Analytics/EventLogging/Architecture

From Wikitech

This page explains WMF's EventLogging system topology and how its parts interact. Using the following diagram as a reference:

EventLogging architecture

  • varnishkafka sends client-side raw events from Varnish to eventlogging-client-side Kafka topic.
  • MediaWiki server sends server-side raw events to eventlog1001 via UDP. Those get consumed by eventlogging-forwarder and fed into eventlogging-server-side Kafka topic.
  • A client side and a server side eventlogging-processor processes these raw events and send them back to Kafka. There are 2 processors because the formats of raw sever side and raw client side events are different. Once processed and validated, the processed events are produce to Kafka in the topics: eventlogging-valid-mixed and eventlogging_<schemaName>. eventlogging-valid-mixed that contains the valid events from all schemas with the exception of blacklisted high volume schemas. eventlogging-_schemaName> holds all events for each schema.
  • The processors internally use the BalancedConsumer implementation in PyKafka, so can be easily parallelized my launching more instances of the processor, for increased throughput.

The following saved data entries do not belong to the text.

===== src/rtl/bs_sched_pkg.sv =====
// ============================================================================
// Module      : bs_sched_pkg
// Description : Shared sizes, lane state encoding and pointer helper for the
//               Black-Scholes lane dispatch scheduler.
// Revision    : 1.0 - initial release
// ============================================================================
`default_nettype none

package bs_sched_pkg;

  localparam int BSMODS   = 20;
  localparam int DATASIZE = 192;
  localparam int RESW     = 64;
  localparam int IDXW     = $clog2(BSMODS);

  typedef enum logic [1:0] {
    FREE    = 2'd0,
    LOADED  = 2'd1,
    RUNNING = 2'd2,
    HOLD    = 2'd3
  } lane_state_e;

  // Round-robin pointer advance with wrap from the last lane back to lane 0.
  function automatic logic [IDXW-1:0] wrap_inc(input logic [IDXW-1:0] idx);
    return (idx == IDXW'(BSMODS - 1)) ? '0 : idx + 1'b1;
  endfunction

endpackage

`default_nettype wire


===== src/rtl/bs_rr_arbiter.sv =====
// ============================================================================
// Module      : bs_rr_arbiter
// Description : Combinational round-robin arbiter; the search starts at ptr_i
//               and wraps, returning a one-hot grant and its index.
// Revision    : 1.0 - initial release
// ============================================================================
`default_nettype none

module bs_rr_arbiter #(
  parameter int N  = 4,
  parameter int IW = (N > 1) ? $clog2(N) : 1
) (
  input  logic [N-1:0]  req_i,
  input  logic [IW-1:0] ptr_i,
  output logic [N-1:0]  gnt_o,
  output logic [IW-1:0] idx_o,
  output logic          any_o
);

  int idx;

  always_comb begin
    gnt_o = '0;
    idx_o = '0;
    any_o = 1'b0;
    idx   = 0;
    for (int off = 0; off < N; off++) begin
      idx = int'(ptr_i) + off;
      if (idx >= N) idx = idx - N;
      if (!any_o && req_i[idx]) begin
        any_o      = 1'b1;
        gnt_o[idx] = 1'b1;
        idx_o      = IW'(idx);
      end
    end
  end

endmodule

`default_nettype wire


===== src/rtl/bs_dispatch_scheduler.sv =====
// ============================================================================
// Module      : bs_dispatch_scheduler
// Description : Loads option packets into free Black-Scholes lanes, starts the
//               cores and merges lane results into one valid/ready stream.
// Revision    : 1.0 - initial release
// ============================================================================
`default_nettype none

module bs_dispatch_scheduler
  import bs_sched_pkg::*;
(
  input  logic                        clock,
  input  logic                        reset,
  input  logic                        pkt_valid,
  input  logic [DATASIZE-1:0]         pkt_data,
  output logic                        pkt_ready,
  output logic [DATASIZE-1:0]         FullPacket,
  output logic [BSMODS-1:0]           regEn,
  input  logic [BSMODS-1:0]           REG_READY,
  input  logic [BSMODS-1:0]           hasUnusedData,
  output logic [BSMODS-1:0]           BS_START,
  input  logic [BSMODS-1:0]           BS_IDLE,
  input  logic [BSMODS-1:0]           BS_DONE,
  input  logic [BSMODS-1:0][RESW-1:0] ap_return,
  output logic                        res_valid,
  input  logic                        res_ready,
  output logic [RESW-1:0]             res_data,
  output logic [IDXW-1:0]             res_lane,
  output logic [IDXW:0]               lanes_busy,
  output logic                        err_spurious
);

  logic [BSMODS-1:0]           eligible, hold_req, busy_d, start_d, spur_d;
  logic [BSMODS-1:0][RESW-1:0] result_vec;
  logic [BSMODS-1:0]           d_gnt, o_gnt;
  logic [IDXW-1:0]             d_idx, o_idx;
  logic                        d_any, o_any;
  logic                        disp_fire, out_fire, slot_free;
  logic [IDXW:0]               busy_cnt_d;

  logic [DATASIZE-1:0]         full_packet_q;
  logic [BSMODS-1:0]           reg_en_q, bs_start_q;
  logic [IDXW-1:0]             disp_ptr_q, res_ptr_q, res_lane_q;
  logic                        res_valid_q, err_q;
  logic [RESW-1:0]             res_data_q;
  logic [IDXW:0]               lanes_busy_q;

  assign pkt_ready = |eligible;
  assign disp_fire = pkt_valid && d_any;
  assign slot_free = !res_valid_q || res_ready;
  assign out_fire  = slot_free && o_any;

  bs_rr_arbiter #(.N(BSMODS), .IW(IDXW)) u_disp_arb (
    .req_i (eligible),
    .ptr_i (disp_ptr_q),
    .gnt_o (d_gnt),
    .idx_o (d_idx),
    .any_o (d_any)
  );

  bs_rr_arbiter #(.N(BSMODS), .IW(IDXW)) u_out_arb (
    .req_i (hold_req),
    .ptr_i (res_ptr_q),
    .gnt_o (o_gnt),
    .idx_o (o_idx),
    .any_o (o_any)
  );

  for (genvar u = 0; u < BSMODS; u++) begin : g_lane
    lane_state_e     state_q, state_d;
    logic [RESW-1:0] result_q;
    logic            start_l, spur_l;

    always_comb begin
      state_d = state_q;
      start_l = 1'b0;
      spur_l  = BS_DONE[u] && (state_q != RUNNING);
      case (state_q)
        FREE:    if (disp_fire && d_gnt[u]) state_d = LOADED;
        LOADED:  if (hasUnusedData[u] && BS_IDLE[u]) begin
                   state_d = RUNNING;
                   start_l = 1'b1;
                 end
        RUNNING: if (BS_DONE[u]) state_d = HOLD;
        HOLD:    if (out_fire && o_gnt[u]) state_d = FREE;
        default: state_d = FREE;
      endcase
    end

    always_ff @(posedge clock) begin
      if (reset) state_q <= FREE;
      else       state_q <= state_d;
    end

    // Result only matters while HOLD, so it needs no reset value.
    always_ff @(posedge clock) begin
      if (state_q == RUNNING && BS_DONE[u]) result_q <= ap_return[u];
    end

    assign eligible[u]   = (state_q == FREE) && REG_READY[u] && !hasUnusedData[u];
    assign hold_req[u]   = (state_q == HOLD);
    assign busy_d[u]     = (state_d != FREE);
    assign start_d[u]    = start_l;
    assign spur_d[u]     = spur_l;
    assign result_vec[u] = result_q;
  end

  always_comb begin
    busy_cnt_d = '0;
    for (int i = 0; i < BSMODS; i++) busy_cnt_d = busy_cnt_d + (IDXW+1)'(busy_d[i]);
  end

  always_ff @(posedge clock) begin
    if (reset) begin
      full_packet_q <= '0;
      reg_en_q      <= '0;
      bs_start_q    <= '0;
      disp_ptr_q    <= '0;
      res_ptr_q     <= '0;
      res_valid_q   <= 1'b0;
      res_data_q    <= '0;
      res_lane_q    <= '0;
      lanes_busy_q  <= '0;
      err_q         <= 1'b0;
    end else begin
      reg_en_q     <= disp_fire ? d_gnt : '0;
      bs_start_q   <= start_d;
      lanes_busy_q <= busy_cnt_d;
      err_q        <= err_q | (|spur_d);
      if (disp_fire) begin
        full_packet_q <= pkt_data;
        disp_ptr_q    <= wrap_inc(d_idx);
      end
      // The slot reloads on the same edge it is consumed, sustaining 1 result/cycle.
      if (out_fire) begin
        res_valid_q <= 1'b1;
        res_data_q  <= result_vec[o_idx];
        res_lane_q  <= o_idx;
        res_ptr_q   <= wrap_inc(o_idx);
      end else if (res_ready) begin
        res_valid_q <= 1'b0;
      end
    end
  end

  assign FullPacket   = full_packet_q;
  assign regEn        = reg_en_q;
  assign BS_START     = bs_start_q;
  assign res_valid    = res_valid_q;
  assign res_data     = res_data_q;
  assign res_lane     = res_lane_q;
  assign lanes_busy   = lanes_busy_q;
  assign err_spurious = err_q;

endmodule

`default_nettype wire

Internally these would be multiple Kafka consumers that belong to the same consumer group, and balance the consumption from different partitions in the kafka topic between themselves by communicating with the Kafka brokers. The number of parallel processors is upper bounded by the number of partitions in the kafka topic.
  • eventlogging-valid-mixed is consumed by eventlogging-consumer processes and stored into MySQL and into the eventlogging log files. The eventlogging_<schemaName> topics are consumed by Camus and stored in HDFS partitioned by <schemaName>/<year>/<month>/<day>/<hour>

So the EventLogging back-end is comprised of several pieces that consume and produce from/to Kafka. The /etc/eventlogging.d file hierarchy contains those instance definitions. It has a subfolder for each service type. An Upstart task, 'eventlogging/init', walks this file hierarchy and provisions a job for each instance definition. Instance definition files contain command-line arguments for the service program, one argument per line.

An 'eventloggingctl' shell script provides a convenient wrapper around Upstart's initctl that is specifically tailored for managing EventLogging tasks.